Not all DSPs are created equal though. Some DSPs would prefer a more hands-off approach with their clients, while others are willing to share information and strategies down to the last detail.

« Transparency is huge...having more data to work with is super important in terms of doing things like revenue prediction. »

Alexa Wieczorek, Growth Marketing Manager, EA

Go beyond the buzzwords when deciding on a DSP

It’s clear that DSPs have a lot of value to offer. When checking different websites, there’s a trend in terminologies such as scale, machine learning, algorithms, and more. While they aren’t empty buzzwords, it requires careful analysis on the different nuances that each DSP has to offer.

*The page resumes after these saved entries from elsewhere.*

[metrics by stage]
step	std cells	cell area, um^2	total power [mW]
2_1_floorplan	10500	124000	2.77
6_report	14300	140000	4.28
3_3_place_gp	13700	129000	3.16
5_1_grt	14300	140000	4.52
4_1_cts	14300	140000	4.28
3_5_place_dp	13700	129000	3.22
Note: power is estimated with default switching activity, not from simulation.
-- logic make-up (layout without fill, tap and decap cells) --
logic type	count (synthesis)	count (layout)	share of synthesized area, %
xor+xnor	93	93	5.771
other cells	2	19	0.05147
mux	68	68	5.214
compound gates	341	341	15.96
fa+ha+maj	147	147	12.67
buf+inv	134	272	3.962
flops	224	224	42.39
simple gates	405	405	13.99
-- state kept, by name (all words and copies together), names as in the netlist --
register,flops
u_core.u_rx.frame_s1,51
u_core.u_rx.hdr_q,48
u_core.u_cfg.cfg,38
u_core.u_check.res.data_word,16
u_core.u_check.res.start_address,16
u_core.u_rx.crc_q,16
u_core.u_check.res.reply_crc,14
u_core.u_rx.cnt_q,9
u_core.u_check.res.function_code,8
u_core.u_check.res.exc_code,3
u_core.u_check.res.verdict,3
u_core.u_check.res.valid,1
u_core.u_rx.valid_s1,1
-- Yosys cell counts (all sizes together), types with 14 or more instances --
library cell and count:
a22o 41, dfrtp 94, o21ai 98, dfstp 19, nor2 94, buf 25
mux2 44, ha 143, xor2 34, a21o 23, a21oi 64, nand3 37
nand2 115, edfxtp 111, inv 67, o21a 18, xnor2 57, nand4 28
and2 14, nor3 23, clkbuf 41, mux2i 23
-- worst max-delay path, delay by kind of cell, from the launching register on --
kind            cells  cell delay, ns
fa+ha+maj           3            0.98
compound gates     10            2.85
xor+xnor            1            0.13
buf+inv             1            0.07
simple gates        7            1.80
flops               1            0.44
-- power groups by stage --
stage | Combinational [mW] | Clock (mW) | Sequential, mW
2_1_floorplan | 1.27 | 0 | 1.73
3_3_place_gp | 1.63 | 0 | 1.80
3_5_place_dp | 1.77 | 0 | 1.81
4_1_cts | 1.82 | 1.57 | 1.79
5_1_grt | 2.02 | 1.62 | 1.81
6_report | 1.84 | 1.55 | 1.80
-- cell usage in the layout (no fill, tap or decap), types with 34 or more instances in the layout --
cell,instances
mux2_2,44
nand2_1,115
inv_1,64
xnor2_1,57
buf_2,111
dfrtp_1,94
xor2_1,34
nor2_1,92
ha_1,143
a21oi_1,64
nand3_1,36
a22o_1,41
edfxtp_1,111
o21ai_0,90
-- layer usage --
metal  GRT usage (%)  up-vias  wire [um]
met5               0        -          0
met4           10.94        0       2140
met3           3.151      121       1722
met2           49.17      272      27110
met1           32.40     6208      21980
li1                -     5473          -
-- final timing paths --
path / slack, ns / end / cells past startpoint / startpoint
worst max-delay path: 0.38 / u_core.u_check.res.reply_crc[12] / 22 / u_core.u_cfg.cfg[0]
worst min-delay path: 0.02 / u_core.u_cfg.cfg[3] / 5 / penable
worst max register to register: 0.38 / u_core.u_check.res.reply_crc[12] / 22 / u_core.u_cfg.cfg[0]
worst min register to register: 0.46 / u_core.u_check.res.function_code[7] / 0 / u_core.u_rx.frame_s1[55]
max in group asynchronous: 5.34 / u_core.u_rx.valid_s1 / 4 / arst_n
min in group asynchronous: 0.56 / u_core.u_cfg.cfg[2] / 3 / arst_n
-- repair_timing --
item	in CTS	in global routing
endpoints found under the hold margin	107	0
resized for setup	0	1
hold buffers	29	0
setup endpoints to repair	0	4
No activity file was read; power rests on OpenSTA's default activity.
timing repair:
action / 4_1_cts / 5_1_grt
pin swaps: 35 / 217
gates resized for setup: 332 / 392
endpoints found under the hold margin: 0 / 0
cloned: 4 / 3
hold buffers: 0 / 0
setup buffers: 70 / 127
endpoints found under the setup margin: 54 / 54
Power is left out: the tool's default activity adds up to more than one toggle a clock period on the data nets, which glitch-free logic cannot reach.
`src/hw/rtl/bse_pkg.sv`:
```
// ----------------------------------------------------------------------------
// bse_pkg
// Shared types, register indexes and the open-circuit-voltage curve.
// ----------------------------------------------------------------------------
package bse_pkg;

    localparam int MV_W      = 13;
    localparam int PCT_W     = 7;
    localparam int DROP_W    = 10;
    localparam int CNT_W     = 4;
    localparam int CFG_IDX_W = 3;
    localparam int CFG_DAT_W = 13;

    localparam int AVG_DEPTH_DEF = 8;
    localparam int CURVE_LEN_DEF = 17;
    localparam int CURVE_MAX     = 64;

    localparam logic [CFG_IDX_W-1:0] REG_VALID_MIN    = 3'd0;
    localparam logic [CFG_IDX_W-1:0] REG_CHARGE_ENTER = 3'd1;
    localparam logic [CFG_IDX_W-1:0] REG_CHARGE_EXIT  = 3'd2;
    localparam logic [CFG_IDX_W-1:0] REG_CHARGE_DROP  = 3'd3;
    localparam logic [CFG_IDX_W-1:0] REG_CONFIRM      = 3'd4;

    localparam logic [MV_W-1:0]  VALID_MIN_RST    = 13'd2800;
    localparam logic [MV_W-1:0]  CHARGE_ENTER_RST = 13'd4250;
    localparam logic [MV_W-1:0]  CHARGE_EXIT_RST  = 13'd4150;
    localparam logic [DROP_W-1:0] CHARGE_DROP_RST = 10'd100;
    localparam logic [CNT_W-1:0] CONFIRM_RST      = 4'd2;
    localparam logic [PCT_W-1:0] PCT_MAX          = 7'd100;

    // commands from controller to datapath
    typedef struct packed {
        logic load;     // store reading, update count/index
        logic sum_step; // add one window entry
        logic div_init;
        logic div_step;
        logic avg_load; // take the average from the first divide
        logic seg_step; // advance curve segment search
        logic ip_init;
        logic finish;   // commit state and result
    } bse_cmd_t;

    typedef struct packed {
        logic sum_done;
        logic div_done;
        logic seg_done;
    } bse_sts_t;

    function automatic logic [MV_W-1:0] curve_mv(input int i);
        logic [MV_W-1:0] v;
        case (i)
            0: v = 13'd3300;  1: v = 13'd3400;  2: v = 13'd3500;  3: v = 13'd3550;
            4: v = 13'd3600;  5: v = 13'd3650;  6: v = 13'd3700;  7: v = 13'd3750;
            8: v = 13'd3800;  9: v = 13'd3850;  10: v = 13'd3900; 11: v = 13'd3950;
            12: v = 13'd4000; 13: v = 13'd4050; 14: v = 13'd4100; 15: v = 13'd4150;
            default: v = 13'd4200;
        endcase
        return v;
    endfunction

    function automatic logic [PCT_W-1:0] curve_pct(input int i);
        logic [PCT_W-1:0] p;
        case (i)
            0: p = 7'd0;   1: p = 7'd5;   2: p = 7'd10;  3: p = 7'd15;
            4: p = 7'd20;  5: p = 7'd28;  6: p = 7'd40;  7: p = 7'd48;
            8: p = 7'd55;  9: p = 7'd62;  10: p = 7'd70; 11: p = 7'd76;
            12: p = 7'd82; 13: p = 7'd88; 14: p = 7'd93; 15: p = 7'd97;
            default: p = 7'd100;
        endcase
        return p;
    endfunction

endpackage

```
`src/hw/rtl/battery_soc_estimator.sv`:
```
// ----------------------------------------------------------------------------
// battery_soc_estimator
// Running-average battery voltage to state-of-charge estimator.
// ----------------------------------------------------------------------------
// One reading at a time: after a request is accepted the block sums the window,
// runs a one-bit-per-cycle divider for the average, registers the clamped cell
// voltage, searches the curve segments, divides again for the interpolation and
// commits. The result is held on the output until taken; the next request can be
// accepted while it waits, but that request's commit stalls until the previous
// result has gone.
module battery_soc_estimator
#(
    parameter int AVG_DEPTH = bse_pkg::AVG_DEPTH_DEF
)
(
    input  logic                          clk,
    input  logic                          rst_n,
    input  logic                          cfg_valid,
    output logic                          cfg_ready,
    input  logic [bse_pkg::CFG_IDX_W-1:0] cfg_index,
    input  logic [bse_pkg::CFG_DAT_W-1:0] cfg_data,
    input  logic                          in_valid,
    output logic                          in_ready,
    input  logic [bse_pkg::MV_W-1:0]      reading_mv,
    output logic                          out_valid,
    input  logic                          out_ready,
    output logic [bse_pkg::MV_W-1:0]      average_mv,
    output logic [bse_pkg::PCT_W-1:0]     percent,
    output logic                          charging,
    output logic                          updated
);
    import bse_pkg::*;

    logic [MV_W-1:0]   valid_min_reg, enter_reg, exit_reg;
    logic [DROP_W-1:0] drop_reg;
    logic [CNT_W-1:0]  confirm_reg;
    bse_cmd_t          cmd;
    bse_sts_t          sts;
    logic              busy;
    logic              out_vld_reg;
    logic              in_fire, out_fire, out_free;

    assign cfg_ready = 1'b1;
    assign in_ready  = !busy;
    assign in_fire   = in_valid && in_ready;
    assign out_fire  = out_valid && out_ready;
    assign out_free  = !out_vld_reg || out_ready;
    assign out_valid = out_vld_reg;

    always_ff @(posedge clk or negedge rst_n)
    begin
        if (!rst_n)
        begin
            valid_min_reg <= VALID_MIN_RST;
            enter_reg     <= CHARGE_ENTER_RST;
            exit_reg      <= CHARGE_EXIT_RST;
            drop_reg      <= CHARGE_DROP_RST;
            confirm_reg   <= CONFIRM_RST;
            out_vld_reg   <= 1'b0;
        end
        else
        begin
            if (cfg_valid)
            begin
                unique case (cfg_index)
                    REG_VALID_MIN:    valid_min_reg <= cfg_data;
                    REG_CHARGE_ENTER: enter_reg     <= cfg_data;
                    REG_CHARGE_EXIT:  exit_reg      <= cfg_data;
                    REG_CHARGE_DROP:  drop_reg      <= cfg_data[DROP_W-1:0];
                    REG_CONFIRM:      confirm_reg   <= cfg_data[CNT_W-1:0];
                    default: ;
                endcase
            end
            if (cmd.finish)
                out_vld_reg <= 1'b1;
            else if (out_fire)
                out_vld_reg <= 1'b0;
        end
    end

    bse_ctrl u_ctrl
    (
        .clk      (clk),
        .rst_n    (rst_n),
        .in_fire  (in_fire),
        .out_free (out_free),
        .sts      (sts),
        .cmd      (cmd),
        .busy     (busy)
    );

    bse_dp #(
        .AVG_DEPTH (AVG_DEPTH)
    ) u_dp
    (
        .clk             (clk),
        .rst_n           (rst_n),
        .cmd             (cmd),
        .sts             (sts),
        .reading_mv      (reading_mv),
        .valid_min_mv    (valid_min_reg),
        .charge_enter_mv (enter_reg),
        .charge_exit_mv  (exit_reg),
        .charge_drop_mv  (drop_reg),
        .confirm_count   (confirm_reg),
        .average_mv      (average_mv),
        .percent         (percent),
        .charging        (charging),
        .updated         (updated)
    );

`ifndef SYNTHESIS
    a_out_hold: assert property (@(posedge clk) disable iff (!rst_n)
        out_valid && !out_ready |=>
        out_valid && $stable({average_mv, percent, charging, updated}))
        else $error("result changed while waiting");
    a_pct_range: assert property (@(posedge clk) disable iff (!rst_n)
        percent <= PCT_MAX)
        else $error("percent out of range");
    a_slew: assert property (@(posedge clk) disable iff (!rst_n)
        $past(out_fire) && out_fire && updated && $past(updated) |->
        (percent == $past(percent) || percent == $past(percent) + 7'd1
         || percent == $past(percent) - 7'd1))
        else $error("percent moved by more than one");
`endif

endmodule

```
`src/hw/rtl/bse_ctrl.sv`:
```
// ----------------------------------------------------------------------------
// bse_ctrl
// Sequencer: load, sum, divide, cell voltage, curve search, interpolation
// divide, commit.
// ----------------------------------------------------------------------------
module bse_ctrl
(
    input  logic              clk,
    input  logic              rst_n,
    input  logic              in_fire,
    input  logic              out_free,
    input  bse_pkg::bse_sts_t sts,
    output bse_pkg::bse_cmd_t cmd,
    output logic              busy
);
    import bse_pkg::*;

    typedef enum logic [2:0] {
        S_IDLE, S_SUM, S_DIV1, S_CELL, S_SEG, S_DIV2, S_DONE
    } state_t;

    state_t state_reg;

    always_ff @(posedge clk or negedge rst_n)
    begin
        if (!rst_n)
        begin
            state_reg <= S_IDLE;
        end
        else
        begin
            unique case (state_reg)
                S_IDLE: if (in_fire) state_reg <= S_SUM;
                S_SUM:  if (sts.sum_done) state_reg <= S_DIV1;
                S_DIV1: if (sts.div_done) state_reg <= S_CELL;
                S_CELL: state_reg <= S_SEG;
                S_SEG:  if (sts.seg_done) state_reg <= S_DIV2;
                S_DIV2: if (sts.div_done) state_reg <= S_DONE;
                S_DONE: if (out_free) state_reg <= S_IDLE;
                default: state_reg <= S_IDLE;
            endcase
        end
    end

    always_comb
    begin
        cmd          = '0;
        cmd.load     = in_fire;
        cmd.sum_step = (state_reg == S_SUM);
        cmd.div_init = (state_reg == S_SUM) && sts.sum_done;
        cmd.div_step = (state_reg == S_DIV1) || (state_reg == S_DIV2);
        cmd.avg_load = (state_reg == S_DIV1) && sts.div_done;
        cmd.seg_step = (state_reg == S_SEG);
        cmd.ip_init  = (state_reg == S_SEG) && sts.seg_done;
        // commit waits until the previous result has been taken
        cmd.finish   = (state_reg == S_DONE) && out_free;
        busy         = (state_reg != S_IDLE);
    end

endmodule

```
`src/hw/rtl/bse_dp.sv`:
```
// ----------------------------------------------------------------------------
// bse_dp
// Datapath: reading window, serial sum, shared restoring divider, curve
// search, hysteresis and slew-limited percent.
// ----------------------------------------------------------------------------
module bse_dp
#(
    parameter int AVG_DEPTH = bse_pkg::AVG_DEPTH_DEF
)
(
    input  logic                       clk,
    input  logic                       rst_n,
    input  bse_pkg::bse_cmd_t          cmd,
    output bse_pkg::bse_sts_t          sts,
    input  logic [bse_pkg::MV_W-1:0]   reading_mv,
    input  logic [bse_pkg::MV_W-1:0]   valid_min_mv,
    input  logic [bse_pkg::MV_W-1:0]   charge_enter_mv,
    input  logic [bse_pkg::MV_W-1:0]   charge_exit_mv,
    input  logic [bse_pkg::DROP_W-1:0] charge_drop_mv,
    input  logic [bse_pkg::CNT_W-1:0]  confirm_count,
    output logic [bse_pkg::MV_W-1:0]   average_mv,
    output logic [bse_pkg::PCT_W-1:0]  percent,
    output logic                       charging,
    output logic                       updated
);
    import bse_pkg::*;

    localparam int CURVE_LEN = CURVE_LEN_DEF;
    localparam int IDX_W = (AVG_DEPTH > 1) ? $clog2(AVG_DEPTH) : 1;
    localparam int CNT_SW = $clog2(AVG_DEPTH + 1);
    localparam int SUM_W = MV_W + $clog2(AVG_DEPTH + 1);
    localparam int SEG_W = $clog2(CURVE_LEN);
    localparam int DIV_W = SUM_W + 1;
    localparam int DST_W = $clog2(DIV_W + 1);
    localparam logic [CNT_SW-1:0] DEPTH_C = CNT_SW'(AVG_DEPTH);
    localparam logic [SEG_W-1:0] SEG_LAST = SEG_W'(CURVE_LEN - 1);

    logic [MV_W-1:0]   buf_mem [AVG_DEPTH];
    logic [IDX_W-1:0]  wr_idx_reg;
    logic [CNT_SW-1:0] cnt_reg;
    logic [CNT_SW-1:0] rd_cnt_reg;
    logic [MV_W-1:0]   rd_data_reg;
    logic              rd_vld_reg;
    logic [SUM_W-1:0]  sum_reg;

    // restoring divider, one quotient bit per cycle
    logic [DIV_W-1:0]  num_reg;
    logic [DIV_W-1:0]  den_reg;
    logic [DIV_W-1:0]  rem_reg;
    logic [DIV_W-1:0]  quo_reg;
    logic [DST_W-1:0]  dcnt_reg;
    logic [DIV_W:0]    rem_sh;
    logic [DIV_W:0]    rem_sub;

    logic [MV_W-1:0]   avg_reg;
    logic [MV_W-1:0]   cell_reg;
    logic [SEG_W-1:0]  seg_reg;
    logic              want_next, state_next;
    logic [CNT_W-1:0]  streak_reg, streak_next;
    logic              chg_reg;
    logic [PCT_W-1:0]  shown_reg, shown_next, target;
    logic              primed_reg;
    logic [MV_W-1:0]   held_reg;
    logic              upd_reg;
    logic [MV_W-1:0]   seg_v1, seg_v0;
    logic [PCT_W-1:0]  seg_p1, seg_p0;
    logic [MV_W:0]     cell_raw;
    logic [MV_W-1:0]   cell_clamp;

    assign sts.sum_done = (rd_cnt_reg == cnt_reg) && !rd_vld_reg;
    assign sts.div_done = (dcnt_reg == '0);
    assign sts.seg_done = (cell_reg <= curve_mv(int'(seg_reg))) || (seg_reg == SEG_LAST);

    always_ff @(posedge clk)
    begin
        if (cmd.load)
            buf_mem[wr_idx_reg] <= reading_mv;
        rd_data_reg <= buf_mem[rd_cnt_reg[IDX_W-1:0]];
    end

    always_comb
    begin
        rem_sh  = {rem_reg, num_reg[DIV_W-1]};
        rem_sub = rem_sh - {1'b0, den_reg};
    end

    always_comb
    begin
        seg_v1 = curve_mv(int'(seg_reg));
        seg_v0 = curve_mv(int'(seg_reg) - 1);
        seg_p1 = curve_pct(int'(seg_reg));
        seg_p0 = curve_pct(int'(seg_reg) - 1);

        want_next = chg_reg;
        if (!chg_reg && avg_reg > charge_enter_mv)
            want_next = 1'b1;
        else if (chg_reg && avg_reg < charge_exit_mv)
            want_next = 1'b0;
        state_next  = chg_reg;
        streak_next = '0;
        if (want_next != chg_reg)
        begin
            streak_next = streak_reg + 1'b1;
            if (streak_next >= confirm_count)
            begin
                state_next  = want_next;
                streak_next = '0;
            end
        end

        cell_raw = {1'b0, avg_reg};
        if (state_next || avg_reg > charge_enter_mv)
            cell_raw = {1'b0, avg_reg} - {4'd0, charge_drop_mv};
        if (cell_raw[MV_W] || cell_raw[MV_W-1:0] < curve_mv(0))
            cell_clamp = curve_mv(0);
        else if (cell_raw[MV_W-1:0] > curve_mv(CURVE_LEN - 1))
            cell_clamp = curve_mv(CURVE_LEN - 1);
        else
            cell_clamp = cell_raw[MV_W-1:0];

        if (cell_reg <= curve_mv(0))
            target = curve_pct(0);
        else if (cell_reg >= curve_mv(CURVE_LEN - 1))
            target = curve_pct(CURVE_LEN - 1);
        else
            target = seg_p0 + PCT_W'(quo_reg);

        shown_next = shown_reg;
        if (!primed_reg)
            shown_next = target;
        else if (target > shown_reg)
            shown_next = shown_reg + 1'b1;
        else if (target < shown_reg)
            shown_next = shown_reg - 1'b1;
        if (shown_next > PCT_MAX)
            shown_next = PCT_MAX;
    end

    always_ff @(posedge clk or negedge rst_n)
    begin
        if (!rst_n)
        begin
            wr_idx_reg <= '0;
            cnt_reg    <= '0;
            rd_cnt_reg <= '0;
            rd_vld_reg <= 1'b0;
            sum_reg    <= '0;
            num_reg    <= '0;
            den_reg    <= '0;
            rem_reg    <= '0;
            quo_reg    <= '0;
            dcnt_reg   <= '0;
            streak_reg <= '0;
            chg_reg    <= 1'b0;
            shown_reg  <= '0;
            primed_reg <= 1'b0;
            held_reg   <= '0;
            upd_reg    <= 1'b0;
        end
        else
        begin
            rd_vld_reg <= 1'b0;
            if (cmd.load)
            begin
                wr_idx_reg <= (32'(wr_idx_reg) == AVG_DEPTH - 1) ? '0 : wr_idx_reg + 1'b1;
                if (cnt_reg != DEPTH_C)
                    cnt_reg <= cnt_reg + 1'b1;
                rd_cnt_reg <= '0;
                sum_reg    <= '0;
            end
            if (cmd.sum_step)
            begin
                if (rd_cnt_reg != cnt_reg)
                begin
                    rd_cnt_reg <= rd_cnt_reg + 1'b1;
                    rd_vld_reg <= 1'b1;
                end
                if (rd_vld_reg)
                    sum_reg <= sum_reg + SUM_W'(rd_data_reg);
            end
            if (cmd.div_init)
            begin
                num_reg  <= DIV_W'(sum_reg);
                den_reg  <= DIV_W'(cnt_reg);
                rem_reg  <= '0;
                quo_reg  <= '0;
                dcnt_reg <= DST_W'(DIV_W);
            end
            else if (cmd.ip_init)
            begin
                // (2*off*dp + span) / (2*span)
                num_reg  <= DIV_W'((2 * 32'(cell_reg - seg_v0) * 32'(seg_p1 - seg_p0))
                                   + 32'(seg_v1 - seg_v0));
                den_reg  <= DIV_W'(2 * 32'(seg_v1 - seg_v0));
                rem_reg  <= '0;
                quo_reg  <= '0;
                dcnt_reg <= DST_W'(DIV_W);
            end
            else if (cmd.div_step && dcnt_reg != '0)
            begin
                num_reg  <= num_reg << 1;
                dcnt_reg <= dcnt_reg - 1'b1;
                if (!rem_sub[DIV_W])
                begin
                    rem_reg <= rem_sub[DIV_W-1:0];
                    quo_reg <= {quo_reg[DIV_W-2:0], 1'b1};
                end
                else
                begin
                    rem_reg <= rem_sh[DIV_W-1:0];
                    quo_reg <= {quo_reg[DIV_W-2:0], 1'b0};
                end
            end
            if (cmd.finish)
            begin
                if (avg_reg < valid_min_mv)
                    upd_reg <= 1'b0;
                else
                begin
                    upd_reg    <= 1'b1;
                    chg_reg    <= state_next;
                    streak_reg <= streak_next;
                    shown_reg  <= shown_next;
                    primed_reg <= 1'b1;
                    held_reg   <= avg_reg;
                end
            end
        end
    end

    // average latches when the first divide ends, segment search starts at 1
    always_ff @(posedge clk)
    begin
        if (cmd.div_init)
            seg_reg <= SEG_W'(1);
        if (cmd.seg_step && !sts.seg_done)
            seg_reg <= seg_reg + 1'b1;
        if (cmd.avg_load)
            avg_reg <= quo_reg[MV_W-1:0];
    end

    always_comb
    begin
        average_mv = held_reg;
        percent    = shown_reg;
        charging   = chg_reg;
        updated    = upd_reg;
    end

    // cell voltage follows the latched average
    always_ff @(posedge clk)
    begin
        cell_reg <= cell_clamp;
    end

endmodule
```
`config.mk`:
```
export PLATFORM = sky130hd
export DESIGN_NAME = battery_soc_estimator
export DESIGN_NICKNAME = d
export VERILOG_FILES = /design/src/hw/rtl/bse_pkg.sv /design/src/hw/rtl/battery_soc_estimator.sv /design/src/hw/rtl/bse_ctrl.sv /design/src/hw/rtl/bse_dp.sv
export SDC_FILE = /design/constraint.sdc
export NUM_CORES = 1
export LEC_CHECK = 0
export ABC_CLOCK_PERIOD_IN_PS = 25700
export BUFFER_PORTS_ARGS = -buffer_cell sky130_fd_sc_hd__clkbuf_2
export CORE_MARGIN = 2
export CORE_UTILIZATION = 35
export CTS_CLUSTER_SIZE = 14
export DETAILED_ROUTE_END_ITERATION = 12
export PLACE_DENSITY = 0.52
export SKIP_LAST_GASP = 1
export SYNTH_ARGS = -nofsm -noshare
export SYNTH_HDL_FRONTEND = slang
export SYNTH_SLANG_ARGS = --single-unit
export TNS_END_PERCENT = 10
```
`constraint.sdc`:
```
create_clock -name clk -period 25.7 [get_ports clk]
set_input_delay 2.57 -clock clk [delete_from_list [all_inputs] [get_ports clk]]
set_output_delay 2.57 -clock clk [all_outputs]
set_load 0.01 [all_outputs]
```
==> flow_summary.yaml <==
timing:
  fin_setup_tns_ns: 0
  max_freq_mhz: 93.3
  fin_ws_ns: 14.98
  finalCriticalPeriod_ns: 10.72
  finalHoldViolCount: 0
  worst_pin_slew_ns: 1.15
  finalMaxSlewViolations: 0
  slew_headroom_pct: 23.4
  holdWs_ns: 0.456
  finClkSkew_ns: 0.0401
  period_share_pct: 41.7
  setup_viol: 0
  rsz0062_at_grt: "no"
setup_path:
  worstRegToRegCells: 39
  crit_start: "u_dp.seg_reg[0]"
  critPathArrivalTime_ns: 11.19
  path_class: "flip-flop to flip-flop"
  r2r-end: "u_dp.num_reg[17]"
  crit_top_cell: "fa_1"
  slowest_stage: "edfxtp_1"
  startpoint_type: "flip-flop"
  cpPeakStageDelay_ns: 0.73
  timing.rr.start: "u_dp.seg_reg[0]"
  worstPathMaxFanout: 19
  worstPathRequired_ns: 26.18
  r2r_slack_ns: 14.98
  endpoint_kind: "flip-flop"
logic_synthesis:
  synth_compound_area_share_pct: 13.1
  synth_cells: 2507
  synth-edff-count: 122
  synth_top_flop_cell: "dfrtp_1"
  seq_area_frac_synth_pct: 37.2
  syn_nets: 2866
  synth_top_family_by_area: "adder cells"
  synth.distinct_cells: 91
  ys_top_cells_by_area: "dfrtp_1, edfxtp_1, ha_1, fa_1, inv_1"
  ys_ff_latch: 348
  yosys.area_share.simple_pct: 13.6
  synth_largest_area_cell: "dfrtp_1"
  synth.top_cell.area_share_pct: 16.5
  synth_xor_area_share_pct: 4.87
  async_flop_share_pct: 52.3
  syn_avg_cell_area_um2: 9.78
  synth_mux_area_share_pct: 5.79
  syn_area_um2: 24500
  synth_fa_ha_area_share_pct: 19.5
  ys_warn_count: 0
floorplan:
  dieWidth_um: 269
  die_y_um: 269
  ios: 59
  num_rows: 97
  core_region_area_um2: 69700
  initial_core_util_pct: 35.2
  dieArea_um2: 72200
hold_path:
  hold_start: "u_dp.quo_reg[12]"
  hold_path.class: "flip-flop to flip-flop"
  whs_path_depth: 0
  holdPathEnd: "u_dp.avg_reg[12]"
job:
  drv_cap: 0
grt:
  grt_pass1_vias: 18300
  grt_pass1_wl_um: 100000
  grt_usage_pct: 17.5
  grt_max_degree: 66
  gr-total-overflow: 0
  antenna_found_initial: 0
routing:
  drtIter0Drc: 1203
  via_count: 17800
  drc: 0
  postRouteWirelength_um: 61000
  dr.pass1.iters: 5
  wl_per_cell_um: 17.3
  viasPerCell: 5.06
  ant_nets: 0
placement:
  dp_hpwl_um: 45400
  gp_congestion: 0.889
  dp_slack_ns: 15.02
  io_buffers: 57
cts:
  clk_pin_slew_ns: 0.06
  cts_setup_buffers: 0
  htree_levels: 2
  clk_latency_ns: 0.59
  clock_path_buffers: 3
  cts_hold_buf: 0
  cts_resized: 0
  cts_buffers: 40
  cts_tree: "done"
  clock-root-buffer: "clkbuf_16"
  cts_num_sinks: 348
cells_and_area:
  largest_reg_flops: 104
  final_util_pct: 39.1
  drive_above_1_share_pct: 10.9
  num-nets-final: 2906
  final_cell_mix: "inv_1, nand2_1, ha_1, nor2_1, dfrtp_1"
  area_growth_pct: 11.2
  n_fill_cell: 6852
  antenna_cells: 0
  final_common_cell: "inv_1"
status:
  status: "finished, final reports clean"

If marketers choose a self-service DSP, they will still require at least half a year to get the algorithmic model to produce a positive ROAS, whereas a managed DSP can handle more data points and yield results much quicker.

Alexa shares that she’s experienced plenty of successes and failures. She also mentions that most major DSPs plug into the same inventory. So when it comes to vetting the right partner, she advises other mobile marketers to have a look at the business model and what the DSP can actually offer. For example, creative services are a huge plus, especially for companies that don’t have a lot of internal resources. Managed DSPs that offer creative support can build ads for their clients and use them in combination with their inventory and ad operation services.

If a managed DSP pushes back on applying a master blocklist of publishers, take it as a bad sign. How the DSP purchases traffic also matters when looking at click quality. At the end of the day, the incrementality of your mobile marketing campaigns proves the added value of your campaigns, so the service should be open to sharing information that can ensure that you’re not running ads on users that would have converted anyway.